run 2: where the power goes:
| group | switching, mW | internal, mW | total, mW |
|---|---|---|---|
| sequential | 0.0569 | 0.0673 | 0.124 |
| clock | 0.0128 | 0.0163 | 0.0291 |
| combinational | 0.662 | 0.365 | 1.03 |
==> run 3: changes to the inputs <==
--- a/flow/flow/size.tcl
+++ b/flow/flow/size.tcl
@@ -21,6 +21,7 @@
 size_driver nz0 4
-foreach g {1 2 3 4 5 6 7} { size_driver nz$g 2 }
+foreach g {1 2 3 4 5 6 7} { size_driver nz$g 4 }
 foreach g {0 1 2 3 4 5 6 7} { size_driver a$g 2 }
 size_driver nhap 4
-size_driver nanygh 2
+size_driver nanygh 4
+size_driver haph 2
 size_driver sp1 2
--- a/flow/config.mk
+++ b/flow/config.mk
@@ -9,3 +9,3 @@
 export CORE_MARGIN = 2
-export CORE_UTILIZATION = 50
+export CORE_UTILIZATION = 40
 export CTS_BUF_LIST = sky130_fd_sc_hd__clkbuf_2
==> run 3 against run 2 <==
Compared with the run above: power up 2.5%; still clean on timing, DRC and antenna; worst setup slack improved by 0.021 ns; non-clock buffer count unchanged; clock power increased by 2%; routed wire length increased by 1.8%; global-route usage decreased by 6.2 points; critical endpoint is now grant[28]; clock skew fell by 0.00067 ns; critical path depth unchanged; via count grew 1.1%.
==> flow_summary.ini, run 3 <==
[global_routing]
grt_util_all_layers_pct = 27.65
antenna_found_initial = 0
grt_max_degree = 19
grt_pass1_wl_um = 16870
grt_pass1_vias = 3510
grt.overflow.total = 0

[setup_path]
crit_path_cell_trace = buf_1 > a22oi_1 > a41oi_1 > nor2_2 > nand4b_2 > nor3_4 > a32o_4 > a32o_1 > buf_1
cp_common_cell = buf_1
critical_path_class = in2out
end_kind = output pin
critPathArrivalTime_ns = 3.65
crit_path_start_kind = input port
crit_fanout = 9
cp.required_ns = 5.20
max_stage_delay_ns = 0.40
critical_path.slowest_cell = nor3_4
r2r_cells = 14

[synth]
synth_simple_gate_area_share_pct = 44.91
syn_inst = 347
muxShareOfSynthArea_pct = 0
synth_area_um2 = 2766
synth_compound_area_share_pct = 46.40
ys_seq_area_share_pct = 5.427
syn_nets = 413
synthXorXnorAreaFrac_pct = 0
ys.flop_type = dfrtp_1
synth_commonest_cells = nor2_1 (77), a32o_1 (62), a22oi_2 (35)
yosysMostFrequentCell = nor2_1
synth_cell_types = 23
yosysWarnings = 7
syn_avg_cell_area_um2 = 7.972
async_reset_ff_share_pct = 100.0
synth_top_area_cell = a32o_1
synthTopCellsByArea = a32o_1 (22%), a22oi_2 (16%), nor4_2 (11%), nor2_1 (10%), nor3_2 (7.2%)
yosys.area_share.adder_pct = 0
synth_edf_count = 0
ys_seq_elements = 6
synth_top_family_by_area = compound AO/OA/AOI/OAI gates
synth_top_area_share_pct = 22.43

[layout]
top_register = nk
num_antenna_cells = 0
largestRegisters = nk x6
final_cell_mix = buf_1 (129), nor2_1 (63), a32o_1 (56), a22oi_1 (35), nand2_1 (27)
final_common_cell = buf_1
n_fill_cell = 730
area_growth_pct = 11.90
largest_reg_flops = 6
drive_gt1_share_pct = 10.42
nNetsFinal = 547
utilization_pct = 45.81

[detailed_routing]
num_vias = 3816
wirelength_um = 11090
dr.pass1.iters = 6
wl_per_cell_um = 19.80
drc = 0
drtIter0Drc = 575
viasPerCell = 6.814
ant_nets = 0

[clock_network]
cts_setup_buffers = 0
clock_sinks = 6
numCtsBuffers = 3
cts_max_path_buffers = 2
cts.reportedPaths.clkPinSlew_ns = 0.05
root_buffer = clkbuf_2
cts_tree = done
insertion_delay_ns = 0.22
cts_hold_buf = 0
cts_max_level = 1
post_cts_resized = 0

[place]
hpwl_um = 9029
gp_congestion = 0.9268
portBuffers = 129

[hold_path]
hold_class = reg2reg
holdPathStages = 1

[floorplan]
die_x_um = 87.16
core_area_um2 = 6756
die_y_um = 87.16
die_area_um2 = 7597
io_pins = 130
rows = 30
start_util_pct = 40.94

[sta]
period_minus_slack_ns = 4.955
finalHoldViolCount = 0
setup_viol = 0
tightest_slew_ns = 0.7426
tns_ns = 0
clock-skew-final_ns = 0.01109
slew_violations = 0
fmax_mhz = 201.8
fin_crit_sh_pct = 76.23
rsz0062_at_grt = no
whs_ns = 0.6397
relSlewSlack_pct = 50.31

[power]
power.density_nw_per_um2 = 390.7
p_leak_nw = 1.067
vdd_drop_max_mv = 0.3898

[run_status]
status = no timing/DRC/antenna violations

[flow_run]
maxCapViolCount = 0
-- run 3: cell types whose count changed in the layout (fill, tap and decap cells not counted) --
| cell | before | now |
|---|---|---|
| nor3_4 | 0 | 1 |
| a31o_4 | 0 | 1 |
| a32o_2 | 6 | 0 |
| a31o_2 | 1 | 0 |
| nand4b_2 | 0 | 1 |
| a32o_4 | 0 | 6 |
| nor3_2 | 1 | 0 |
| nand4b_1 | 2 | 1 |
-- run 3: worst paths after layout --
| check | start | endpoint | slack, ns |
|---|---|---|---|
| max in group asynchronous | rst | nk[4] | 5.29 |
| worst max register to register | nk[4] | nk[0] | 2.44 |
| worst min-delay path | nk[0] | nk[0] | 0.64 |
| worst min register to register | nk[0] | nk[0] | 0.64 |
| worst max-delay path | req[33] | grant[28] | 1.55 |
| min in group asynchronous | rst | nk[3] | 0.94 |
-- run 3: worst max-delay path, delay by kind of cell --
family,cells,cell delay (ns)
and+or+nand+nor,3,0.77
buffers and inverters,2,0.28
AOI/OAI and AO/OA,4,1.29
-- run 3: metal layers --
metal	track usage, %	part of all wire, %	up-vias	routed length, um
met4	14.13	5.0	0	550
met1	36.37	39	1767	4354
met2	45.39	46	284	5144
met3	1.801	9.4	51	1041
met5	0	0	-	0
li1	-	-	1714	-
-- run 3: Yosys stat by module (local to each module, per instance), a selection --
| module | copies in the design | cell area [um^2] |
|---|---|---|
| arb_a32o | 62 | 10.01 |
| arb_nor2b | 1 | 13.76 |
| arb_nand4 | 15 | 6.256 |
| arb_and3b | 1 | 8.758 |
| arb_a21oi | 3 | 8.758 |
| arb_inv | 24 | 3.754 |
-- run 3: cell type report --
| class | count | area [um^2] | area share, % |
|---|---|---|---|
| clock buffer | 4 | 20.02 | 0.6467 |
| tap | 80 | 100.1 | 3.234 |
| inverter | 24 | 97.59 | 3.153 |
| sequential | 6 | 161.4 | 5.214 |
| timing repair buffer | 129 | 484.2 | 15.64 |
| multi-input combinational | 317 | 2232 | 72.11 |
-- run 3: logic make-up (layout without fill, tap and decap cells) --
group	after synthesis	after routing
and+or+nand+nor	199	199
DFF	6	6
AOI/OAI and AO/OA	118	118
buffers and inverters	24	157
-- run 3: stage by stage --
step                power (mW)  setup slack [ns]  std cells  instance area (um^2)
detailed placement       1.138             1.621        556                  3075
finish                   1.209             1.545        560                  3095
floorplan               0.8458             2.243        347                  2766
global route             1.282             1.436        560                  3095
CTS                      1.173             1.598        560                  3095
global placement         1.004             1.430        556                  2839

◇ ◇ ◇ ◇

[Exercise requirements]: Looking at the data above, return every line from the one with "-- run 3: worst max-delay" down to the one with "3 | 8.758 |", exactly and inclusively.

[Exercise output]:
-- run 3: worst max-delay path, delay by kind of cell --
family,cells,cell delay (ns)
and+or+nand+nor,3,0.77
buffers and inverters,2,0.28
AOI/OAI and AO/OA,4,1.29
-- run 3: metal layers --
metal	track usage, %	part of all wire, %	up-vias	routed length, um
met4	14.13	5.0	0	550
met1	36.37	39	1767	4354
met2	45.39	46	284	5144
met3	1.801	9.4	51	1041
met5	0	0	-	0
li1	-	-	1714	-
-- run 3: Yosys stat by module (local to each module, per instance), a selection --
| module | copies in the design | cell area [um^2] |
|---|---|---|
| arb_a32o | 62 | 10.01 |
| arb_nor2b | 1 | 13.76 |
| arb_nand4 | 15 | 6.256 |
| arb_and3b | 1 | 8.758 |
| arb_a21oi | 3 | 8.758 |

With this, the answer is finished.